After her doctorate, in 2010 Luvis received the title of assistant professor of theology at the Seminary, a post still holds (as February 2021). Her courses cover topics related to Caribbean history, including relationships between colonialism and Christianity and Christian violence against women. She emphasizes the need for social justice, especially in regard to gender, race and inequality.

She has also continued her involvement in the healthcare sector, monitoring laboratory work in the east of Puerto Rico.

==Publications==
Luvis Núñez's doctoral thesis Sewing a New Cloth: A Proposal for a Pentecostal Ecclesiology Fashioned as a Community Gifted by the Spirit with the Marks of the Church from a Latina Perspective (2009) presents a feminist approach to Puerto Rican Pentecostalism, criticizing the lack of attention Euro-American theologians have paid to Afro-Caribbean culture. It concludes with a proposal for creating a Pentecostal approach specifically addressing Caribbean Hispanic women.

Published in 2012, Creada a su imagen: Una pastoral integral para la mujer (Created in His Image: An Integral Pastoral Approach for Women) calls for a pastoral ministry which caters specifically for women. After presenting the important roles women play in the Bible and in particular the way in which Jesus treats women, Luvis Núñez suggests the church should build on this model to affirm the dignity and equality of women. The liturgy should, for example, include prayers calling for the healing of women who have been sexually abused. In this connection, she proposes an "International Day for the Elimination of Violence against Women".
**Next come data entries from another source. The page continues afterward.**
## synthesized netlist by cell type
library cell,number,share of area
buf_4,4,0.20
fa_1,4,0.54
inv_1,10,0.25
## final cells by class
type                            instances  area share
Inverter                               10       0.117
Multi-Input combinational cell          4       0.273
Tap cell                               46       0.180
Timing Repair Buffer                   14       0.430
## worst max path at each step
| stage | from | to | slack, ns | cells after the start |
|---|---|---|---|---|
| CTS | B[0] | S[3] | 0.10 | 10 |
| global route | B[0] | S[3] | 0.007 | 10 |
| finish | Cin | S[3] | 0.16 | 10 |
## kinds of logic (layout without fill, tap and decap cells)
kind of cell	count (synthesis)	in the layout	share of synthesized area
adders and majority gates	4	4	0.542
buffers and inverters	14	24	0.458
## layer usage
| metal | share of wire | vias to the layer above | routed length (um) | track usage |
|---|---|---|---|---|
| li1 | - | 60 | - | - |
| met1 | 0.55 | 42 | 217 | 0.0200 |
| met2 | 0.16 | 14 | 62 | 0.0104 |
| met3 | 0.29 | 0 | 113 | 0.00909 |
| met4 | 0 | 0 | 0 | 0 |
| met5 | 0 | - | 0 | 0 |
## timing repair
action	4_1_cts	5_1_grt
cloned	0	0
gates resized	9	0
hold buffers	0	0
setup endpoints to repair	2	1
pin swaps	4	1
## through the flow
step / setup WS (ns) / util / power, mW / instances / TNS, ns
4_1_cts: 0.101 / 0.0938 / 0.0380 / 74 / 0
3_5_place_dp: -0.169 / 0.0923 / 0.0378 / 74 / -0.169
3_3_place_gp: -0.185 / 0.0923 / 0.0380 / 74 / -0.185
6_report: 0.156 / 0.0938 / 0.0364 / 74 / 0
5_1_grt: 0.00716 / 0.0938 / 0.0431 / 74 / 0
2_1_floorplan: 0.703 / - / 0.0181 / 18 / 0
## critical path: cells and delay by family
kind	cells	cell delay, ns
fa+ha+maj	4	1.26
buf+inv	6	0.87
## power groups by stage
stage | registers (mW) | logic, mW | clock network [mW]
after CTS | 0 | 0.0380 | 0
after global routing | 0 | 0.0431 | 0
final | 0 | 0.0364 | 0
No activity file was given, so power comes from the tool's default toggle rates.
**flow/config.mk**
```make
export PLATFORM = sky130hd
export DESIGN_NAME = multiplier_top
export DESIGN_NICKNAME = multiplier_top
export VERILOG_FILES = /design/flow/design.v
export SDC_FILE = /design/flow/constraint.sdc
export NUM_CORES = 4
export LEC_CHECK = 1
export CORE_AREA = 10 10 70 70
export DIE_AREA = 0 0 80 80
```
**flow/constraint.sdc**
```tcl
current_design multiplier_top

set clk_period 5.1
set clk_io_pct 0.2

create_clock -name clk0 -period $clk_period

set non_clock_inputs [all_inputs -no_clocks]
set_input_delay [expr $clk_period * $clk_io_pct] -clock clk0 $non_clock_inputs
set_output_delay [expr $clk_period * $clk_io_pct] -clock clk0 [all_outputs]
```
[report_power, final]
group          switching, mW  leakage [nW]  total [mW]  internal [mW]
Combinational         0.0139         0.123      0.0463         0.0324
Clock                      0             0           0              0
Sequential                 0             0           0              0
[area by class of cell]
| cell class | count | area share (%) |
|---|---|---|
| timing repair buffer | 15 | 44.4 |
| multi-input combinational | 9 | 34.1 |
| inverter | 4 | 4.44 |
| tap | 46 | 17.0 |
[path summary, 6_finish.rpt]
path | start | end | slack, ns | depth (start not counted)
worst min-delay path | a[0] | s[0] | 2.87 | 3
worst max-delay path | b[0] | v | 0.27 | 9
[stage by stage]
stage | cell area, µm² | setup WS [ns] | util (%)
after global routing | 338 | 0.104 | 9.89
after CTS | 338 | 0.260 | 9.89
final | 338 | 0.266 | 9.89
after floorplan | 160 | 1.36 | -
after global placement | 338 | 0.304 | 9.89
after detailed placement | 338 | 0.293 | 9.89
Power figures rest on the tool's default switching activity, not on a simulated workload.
module FSMe (
	input clock, resetn,EN,finish_draw_b1,finish_draw_b2,finish_draw_b3,finish_draw_b4,finish_draw_b5,finish_draw_b6,finish_draw_b7,finish_draw_b8,finish_draw_b9,finish_draw_b10,finish_draw_b11,
	output reg enb1, enb2,enb3,enb4,enb5,enb6, enb7,enb8,enb9,enb10,enb11, b1,b2,b3,b4,b5,b6,b7,b8,b9,b10,b11, plot, finish_draw,reset_data);
	reg [4:0] current_state, next_state;
	localparam DRAW_b1 = 5'd0,
				DRAW_b2 = 5'd1,
				DRAW_b3 = 5'd2,
				DRAW_b4 = 5'd3,
				DRAW_b5 = 5'd4,
				DRAW_b6 = 5'd5,
				DRAW_b7 = 5'd6,
				DRAW_b8 = 5'd7,
				DRAW_b9 = 5'd8,
				DRAW_b10 = 5'd9,
				DRAW_b11 = 5'd10,
				WAIT = 5'd11,
				Begin = 5'd12;
	always @(*)
	begin: state_table
		case (current_state)
			Begin: next_state = EN? DRAW_b1 : Begin;
			DRAW_b1: next_state = finish_draw_b1? DRAW_b2 : DRAW_b1;
			DRAW_b2: next_state = finish_draw_b2? DRAW_b3 : DRAW_b2;
			DRAW_b3: next_state = finish_draw_b3? DRAW_b4 : DRAW_b3;
			DRAW_b4: next_state = finish_draw_b4? DRAW_b5 : DRAW_b4;
			DRAW_b5: next_state = finish_draw_b5? DRAW_b6 : DRAW_b5;
			DRAW_b6: next_state = finish_draw_b6? DRAW_b7 : DRAW_b6;
			DRAW_b7: next_state = finish_draw_b7? DRAW_b8 : DRAW_b7;
			DRAW_b8: next_state = finish_draw_b8? DRAW_b9 : DRAW_b8;
			DRAW_b9: next_state = finish_draw_b9? DRAW_b10 : DRAW_b9;
			DRAW_b10: next_state = finish_draw_b10? DRAW_b11 : DRAW_b10;
			DRAW_b11: next_state = finish_draw_b11? WAIT : DRAW_b11;
			WAIT: next_state = WAIT;
			default: next_state = Begin;
		endcase
	end
	always @(*)
	begin: signals
		plot = 1'b0;
		enb1 = 1'b0;
		enb2 = 1'b0;
		enb3 = 1'b0;
		enb4 = 1'b0;
		enb5 = 1'b0;
		enb6 = 1'b0;
		enb7 = 1'b0;
		enb8 = 1'b0;
		enb9 = 1'b0;
		enb10 = 1'b0;
		enb11 = 1'b0;
		b1 = 1'b0;
		b2 = 1'b0;
		b3 = 1'b0;
		b4 = 1'b0;
		b5 = 1'b0;
		b6 = 1'b0;
		b7 = 1'b0;
		b8 = 1'b0;
		b9 = 1'b0;
		b10 = 1'b0;
		b11 = 1'b0;
		reset_data = resetn;
		finish_draw = 1'b0;
		case (current_state)
		Begin:begin
			end
		DRAW_b1:begin
			b1 = 1'b1;
			enb1 = 1'b1;
			plot = 1'b1;
		end
		DRAW_b2:begin
			b2 = 1'b1;
			enb2 = 1'b1;
			plot = 1'b1;
		end
		DRAW_b3:begin
			b3 = 1'b1;
			enb3 = 1'b1;
			plot = 1'b1;
		end
		DRAW_b4:begin
			b4 = 1'b1;
			enb4 = 1'b1;
			plot = 1'b1;
		end
		DRAW_b5:begin
			b5 = 1'b1;
			enb5 = 1'b1;
			plot = 1'b1;
		end
		DRAW_b6:begin
			b6 = 1'b1;
			enb6 = 1'b1;
			plot = 1'b1;
		end
		DRAW_b7:begin
			b7 = 1'b1;
			enb7 = 1'b1;
			plot = 1'b1;
		end
		DRAW_b8:begin
			b8 = 1'b1;
			enb8 = 1'b1;
			plot = 1'b1;
		end
		DRAW_b9:begin
			b9 = 1'b1;
			enb9 = 1'b1;
			plot = 1'b1;
		end
		DRAW_b10:begin
			b10 = 1'b1;
			enb10 = 1'b1;
			plot = 1'b1;
		end
		DRAW_b11:begin
			b11 = 1'b1;
			enb11 = 1'b1;
			plot = 1'b1;
		end
		WAIT:begin
			finish_draw = 1'b1;
		end
		endcase
	end
	always@(posedge clock)
    begin: state_FFs
        if(!resetn)
            current_state <= Begin;
        else
            current_state <= next_state;
    end  
endmodule
**design/flow/run.sh**
```bash
#!/bin/bash
# OpenROAD 26Q1-2900-gdf79404cd8, Yosys 0.63+post, stock flow scripts
make -C /OpenROAD-flow-scripts/flow DESIGN_CONFIG=/design/flow/config.mk WORK_HOME=/design/flow/orfs finish
```
**design/flow/config.mk**
```make
export PLATFORM = sky130hd
export DESIGN_NAME = comparator
export DESIGN_NICKNAME = comparator
export VERILOG_FILES = /design/flow/design.v
export SDC_FILE = /design/flow/constraint.sdc
export NUM_CORES = 4
export LEC_CHECK = 1
export CORE_UTILIZATION = 40
```
**design/flow/constraint.sdc**
```tcl
current_design comparator

set clk_period 5.6
set clk_io_pct 0.2

create_clock -name clk0 -period $clk_period [get_ports {clock}]

set non_clock_inputs [all_inputs -no_clocks]
set_input_delay [expr $clk_period * $clk_io_pct] -clock clk0 $non_clock_inputs
set_output_delay [expr $clk_period * $clk_io_pct] -clock clk0 [all_outputs]
```
==> design.v <==
module crush(
	input resetn, clock, EN,
	output plot, finish, 
	output [7:0]x,
	output [6:0]y,
	output [2:0]colour_out);
	wire b1,b2,b3,b4,b5,b6,b7;
	wire reset_data;
	wire finish_draw_b1,finish_draw_b2,finish_draw_b3,finish_draw_b4,finish_draw_b5,finish_draw_b6,finish_draw_b7;
	datapathcrush dm(
		.b1(b1),.b2(b2),.b3(b3),.b4(b4),.b5(b5),.b6(b6),.b7(b7),
		.clock(clock), .reset_data(reset_data),
		.x(x),
		.y(y),
		.colour_out(colour_out),
		.finish_draw_b1(finish_draw_b1),.finish_draw_b2(finish_draw_b2),.finish_draw_b3(finish_draw_b3),
		.finish_draw_b4(finish_draw_b4),.finish_draw_b5(finish_draw_b5),.finish_draw_b6(finish_draw_b6),
		.finish_draw_b7(finish_draw_b7));
	FSMcrush Fm(
		.clock(clock), .resetn(resetn),.EN(EN),
		.finish_draw_b1(finish_draw_b1),.finish_draw_b2(finish_draw_b2),
		.finish_draw_b3(finish_draw_b3),.finish_draw_b4(finish_draw_b4),
		.finish_draw_b5(finish_draw_b5),
		.finish_draw_b6(finish_draw_b6),.finish_draw_b7(finish_draw_b7),
		.b1(b1),.b2(b2),.b3(b3),.b4(b4),.b5(b5),.b6(b6),.b7(b7), 
		.plot(plot),.finish_draw(finish),.reset_data(reset_data));
endmodule
==> design/flow/design.v <==
`default_nettype none
module receiver #(CLK_PER_HALF_BIT = 520) (
               output reg [7:0] rdata,
               output reg       rdata_ready,
               output reg       ferr,
               input wire         rxd,
               input wire         clk,
               input wire         rstn);
	localparam e_clk_bit = CLK_PER_HALF_BIT * 2 - 1;
	localparam e_clk_start_bit = CLK_PER_HALF_BIT;
	reg fin_start_bit;
	reg [31:0] counter;
	reg next;
	reg [3:0] status;
	reg rst_ctr;
	localparam r_idle = 0;
	localparam r_start_bit = 1;
	localparam r_bit_0 = 2;
	localparam r_bit_1 = 3;
	localparam r_bit_2 = 4;
	localparam r_bit_3 = 5;
	localparam r_bit_4 = 6;
	localparam r_bit_5 = 7;
	localparam r_bit_6 = 8;
	localparam r_bit_7 = 9;
	localparam r_stop_bit = 10;
	always @(posedge clk) begin
		if (~rstn) begin
			counter <= 0;
			next <= 0;
			fin_start_bit <= 0;
		end else begin
			if (counter == e_clk_bit || rst_ctr) begin
				counter <= 0;
			end else begin
				counter <= counter + 1;
			end
			if (~rst_ctr && counter == e_clk_bit) begin
		    	next <= 1;
		    end else begin
		    	next <= 0;
		    end
		    if (~rst_ctr && counter == e_clk_start_bit) begin
		    	fin_start_bit <= 1;
		    end else begin
		    	fin_start_bit <= 0;
		    end
		end
	end	
   	always @(posedge clk) begin
    	if (~rstn) begin
	      	rdata <= 8'b0;
	      	rdata_ready <= 1'b0;
	      	ferr <= 1'b0;
			status <= 0;
		end else begin
			rst_ctr <= 0;
			if (status == r_idle) begin
				rdata_ready <= 0;
				rdata <= 8'b0;
				if (~rxd) begin
					status <= r_start_bit;
					rst_ctr <= 1;
				end
			end else if (status == r_start_bit) begin
				if (rxd) begin
					status <= r_idle;
					rst_ctr <= 1;
				end else if (fin_start_bit) begin
					status <= r_bit_0;
					rst_ctr <= 1;
				end		
			end else if (status == r_stop_bit) begin
				if (rxd) begin
					rdata_ready <= 1;
					status <= r_idle;
				end else begin
					ferr <= 1;
					rdata_ready <= 1;
					status <= r_idle;
				end
			end else if (next) begin
				if (status == r_bit_7) begin
					rdata <= rdata >> 1;
					rdata[7] <= rxd;
					status <= r_stop_bit;
				end else begin
					rdata <= rdata >> 1;
					rdata[7] <= rxd;
					status <= status+1;
				end
			end
		end
   	end
endmodule
`default_nettype wire
==> design/flow/run.sh <==
#!/bin/bash
# OpenROAD 26Q1-2900-gdf79404cd8, Yosys 0.63+post, stock flow scripts
make -C /OpenROAD-flow-scripts/flow DESIGN_CONFIG=/design/flow/config.mk WORK_HOME=/design/flow/orfs finish
==> design/flow/config.mk <==
export PLATFORM = sky130hd
export DESIGN_NAME = receiver
export DESIGN_NICKNAME = receiver
export VERILOG_FILES = /design/flow/design.v
export SDC_FILE = /design/flow/constraint.sdc
export NUM_CORES = 4
export LEC_CHECK = 1
export CORE_UTILIZATION = 50
==> design/flow/constraint.sdc <==
current_design receiver

set clk_period 6.3
set clk_io_pct 0.2

create_clock -name clk0 -period $clk_period [get_ports {clk}]

set non_clock_inputs [all_inputs -no_clocks]
set_input_delay [expr $clk_period * $clk_io_pct] -clock clk0 $non_clock_inputs
set_output_delay [expr $clk_period * $clk_io_pct] -clock clk0 [all_outputs]
==> /design/flow/design.v <==
`default_nettype none
module block_memory (
	input wire clk,
	input wire we,
	input wire [4:0] addr, 
	input wire [31:0] w_data,
	output wire [31:0] r_data);
	localparam memory_size   = 1024;
	reg [31:0] memory [0:memory_size - 1];
	reg [31:0] addr_reg;
    always @(posedge clk) begin
    	if (we) begin
    		memory[addr] <= w_data;
    	end
    	addr_reg <= addr;
    end
    assign r_data = memory[addr_reg];
endmodule
`default_nettype wire
==> /design/flow/run.sh <==
#!/bin/bash
# OpenROAD 26Q1-2900-gdf79404cd8, Yosys 0.63+post, stock flow scripts
make -C /OpenROAD-flow-scripts/flow DESIGN_CONFIG=/design/flow/config.mk WORK_HOME=/design/flow/orfs finish
==> /design/flow/config.mk <==
export PLATFORM = sky130hd
export DESIGN_NAME = block_memory
export DESIGN_NICKNAME = block_memory
export VERILOG_FILES = /design/flow/design.v
export SDC_FILE = /design/flow/constraint.sdc
export NUM_CORES = 4
export LEC_CHECK = 1
export CORE_UTILIZATION = 50
export SYNTH_MEMORY_MAX_BITS = 65536
==> /design/flow/constraint.sdc <==
current_design block_memory

set clk_period 17.7
set clk_io_pct 0.2

create_clock -name clk0 -period $clk_period [get_ports {clk}]

set non_clock_inputs [all_inputs -no_clocks]
set_input_delay [expr $clk_period * $clk_io_pct] -clock clk0 $non_clock_inputs
set_output_delay [expr $clk_period * $clk_io_pct] -clock clk0 [all_outputs]
==> run notes <==
flow finished, numbers: DRT Pass-1 Iters=7, top flop regs=memory x1024, Syn-to-layout area delta=13.8%, CTS H-Tree Depth=3, status=finished, final reports clean, DPL Wire Length=51.5 mm, pre-CTS worst setup slack=9.61 ns, number of DRC violations after detailed-routing iteration 0=1,231, Biggest register=memory, Pleak=15.7 nW, Synth cell types=24, Die Size=0.0810 mm^2, Worst VDD drop=79.7 uV, crit path DAT=5.17 ns, cts hold-fix bufs=0, Die Span X=285 um, vias in the first global route=21,300, Hold Crit Class=primary input to flop, Crit path depth=9, Slew @ Worst Pin=1.00 ns, Buf+Inv Stages, Crit Path=4, DRC=0, flip-flop count of the largest register after layout=1,024, DP Cell Count=3,315, Max Cap Violations=0, fill cell count=5,684, Log Warnings=29, Hold Path Origin=addr[2], CTS tree=yes, core region area=0.0790 mm^2, power per cell area=112 mW/mm^2, Synth Seq Share=0.772, Clk Tree Root Cell=clkbuf_16, grt ovf=0, Reg clk slew, reported paths=0.06 ns, Worst Hold Path Cells=1, Slew Viols, Final=0, first-pass GRT wire length=139 mm, number of cells in Yosys stat=2,233, crit path DRT=14.16 ns, Setup Buffers After CTS=0, Routed WL=95.7 mm, Top Layout Cells=edfxtp_1 (1,024), mux2i_1 (512), clkbuf_16 (106), nand3_1 (98), nand2_1 (97), DR vias=20,500, Top Ports=71, slowest stage delay, CP=0.84 ns, ys flops=1,029, Syn Area/Cell=17.9 um^2, Post-CTS Resized=0, DP Area=0.0422 mm^2, crit-path cells=buf_4 > buf_12 > buf_4 > mux2i_1 > a22o_1 > nor3_1 > a31oi_1 > nand3_1 > clkdlybuf4s50_1, final worst setup slack=8.99 ns, Final Wtd Congestion=0.821, FP Util=0.506, Num Clock Sinks=1,029, unrepaired setup endpoints after global routing=false, critical path capture point type=output pin, final cell count without fillers=3,503, Top cell excl fill/tap=edfxtp_1, Synth Warn #=1, largest net degree at the start of global routing=101, chip height=285 um, Slowest-stage cell, CP=dfxtp_4, family with the most delay on the worst path=buffers and inverters, Final Hold Fails=0, layout cells sized above 1=0.112, Total GRT Usage=0.268, Finish-stage setup viols=0, initial antenna violation count=5, Fmax=115 MHz, Setup crit start kind=flop, Vias per Instance=5.86, clock buffer depth=3, crit-path max FO=100, Post-Synthesis Cells=2,233, # rows=103, PortBufs=70, Crit path top cell by count=buf_4, total CTS buffers=103, worst hold slack=3.61 ns, relative slew slack=0.331, Final ANT Viol Nets=0, Tmin final=8.71 ns, worst setup path class=flop to output pin, routed len/inst=27.3 um, final instance area=0.0455 mm^2, mapped cell area=0.0399 mm^2, fin crit share=0.492, yosys stat area=0.0399 mm^2, Sum Neg Setup Slack=0 ns
## worst max path at each step
| stage | endpoint | slack, ns |
|---|---|---|
| finish | r_data[1] | 8.99 |
| global route | r_data[17] | 8.72 |
| CTS | r_data[17] | 8.90 |
## cell families (layout without fill, tap and decap cells)
kind of cell / after synthesis / after routing / share of synthesized area
other: 0 / 1 / 0
buffers and inverters: 127 / 346 / 0.0189
muxes: 512 / 512 / 0.128
DFF: 1029 / 1029 / 0.772
and+or+nand+nor: 277 / 277 / 0.0314
AOI/OAI and AO/OA: 288 / 288 / 0.0491
## per-stage QoR
step,util,power [mW]
after floorplan,-,2.91
after global placement,0.534,3.03
after detailed placement,0.534,3.04
after CTS,0.575,5.12
after global routing,0.575,5.24
final,0.575,5.08
## area by class of cell
cell class	count	area, um^2	share of cell area
diodes	1	2.50	0.0000550
clock buffers	126	2730	0.0600
clock inverters	61	546	0.0120
multi-input cells	1077	8610	0.189
flip-flops and latches	1029	30900	0.679
well taps	1050	1310	0.0289
repair buffers	159	1410	0.0309
## report_power, final
part / leakage (nW) / total, mW / internal (mW) / switching (mW)
combinational: 4.82 / 0.266 / 0.0979 / 0.168
clock: 1.61 / 2.10 / 1.23 / 0.865
sequential: 9.27 / 2.72 / 2.71 / 0.00911
## routing by layer
metal / share of wire / global-route usage / routed length, um / vias up
met2: 0.46 / 0.375 / 43800 / 1290
met3: 0.18 / 0.207 / 17000 / 159
met5: 0.0011 / 0.00417 / 103 / -
met4: 0.025 / 0.0527 / 2430 / 10
li1: - / - / - / 9182
met1: 0.34 / 0.357 / 32400 / 9881
## Yosys cell counts
library cell,n,share of area
edfxtp_1,1024,0.77
mux2i_1,512,0.13
nand2_1,98,0.0092
nand3_1,98,0.012
a21oi_1,96,0.012
a22oi_1,96,0.018
a22o_1,64,0.014
clkbuf_1,40,0.0038
nor2_1,34,0.0032
buf_4,33,0.0062
a31oi_1,32,0.0050
nor3_1,32,0.0040
buf_2,29,0.0036
buf_6,15,0.0042
buf_1,8,0.00075
dfxtp_1,5,0.0025
nand3b_1,5,0.00094
or3b_2,3,0.00066
clkbuf_4,2,0.00038
nand2b_1,2,0.00031
nor2b_1,2,0.00031
and2_1,1,0.00016
or2_2,1,0.00016
or3_1,1,0.00016
Power and IR drop assume default switching activity.
File: flow/design.v
`default_nettype none
module sender #(CLK_PER_HALF_BIT = 520) (
               input wire [7:0] sdata,
               input wire       tx_start,
               output reg     tx_busy,
               output reg     txd,
               input wire       clk,
               input wire       rstn);
   localparam e_clk_bit = CLK_PER_HALF_BIT * 2 - 1;
   localparam e_clk_stop_bit = (CLK_PER_HALF_BIT*2*9)/10 - 1;
   reg [7:0]                  txbuf;
   reg [3:0]                  status;
   reg [31:0]                 counter;
   reg                        next;
   reg                        fin_stop_bit;
   reg                        rst_ctr;
   localparam s_idle = 0;
   localparam s_start_bit = 1;
   localparam s_bit_0 = 2;
   localparam s_bit_1 = 3;
   localparam s_bit_2 = 4;
   localparam s_bit_3 = 5;
   localparam s_bit_4 = 6;
   localparam s_bit_5 = 7;
   localparam s_bit_6 = 8;
   localparam s_bit_7 = 9;
   localparam s_stop_bit = 10;
   always @(posedge clk) begin
      if (~rstn) begin
         counter <= 0;
         next <= 0;
         fin_stop_bit <=0;
      end else begin
         if (counter == e_clk_bit || rst_ctr) begin
            counter <= 0;
         end else begin
            counter <= counter + 1;
         end
         if (~rst_ctr && counter == e_clk_bit) begin
            next <= 1;
         end else begin
            next <= 0;
         end
         if (~rst_ctr && counter == e_clk_stop_bit) begin
            fin_stop_bit <= 1;
         end else begin
            fin_stop_bit <= 0;
         end
      end
   end
   always @(posedge clk) begin
      if (~rstn) begin
         txbuf <= 8'b0;
         status <= s_idle;
         rst_ctr <= 0;
         txd <= 1;
         tx_busy <= 0;
      end else begin
         rst_ctr <= 0;
         if (status == s_idle) begin
            if (tx_start) begin
               txbuf <= sdata;
               status <= s_start_bit;
               rst_ctr <= 1;
               txd <= 0;
               tx_busy <= 1;
            end
         end else if (status == s_stop_bit) begin
            if (fin_stop_bit) begin
               txd <= 1;
               status <= s_idle;
               tx_busy <= 0;
            end
         end else if (next) begin
            if (status == s_bit_7) begin
               txd <= 1;
               status <= s_stop_bit;
            end else begin
               txd <= txbuf[0];
               txbuf <= txbuf >> 1;
               status <= status + 1;
            end
         end
      end
   end
endmodule  
`default_nettype wire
Luvis Núñez has also contributed a chapter titled "La crisis, momento oportuno para afirmar las marcas de la iglesia" (The crisis, a good time to affirm the attributes of the Church) to Otros Caminos: Propuestas para la crisis en Puerto Rico (2012). Here she suggests that the economic crisis in Puerto Rico provides an opportunity for the Church to explore its true identity in more robust terms. Her contribution in 2015 to El sexo en la Iglesia titled "Liberación: Reflexiones teológicas sobre el abuso sexual y nuestro rol como Iglesia" (Liberation: Theological reflections on sexual abuse and our role as the Church) again enlarges on the subject of sexual violence, so prevalent in Puerto Rico. Dismissing myths about forgiveness, she believes it is the Church's duty to address the issue.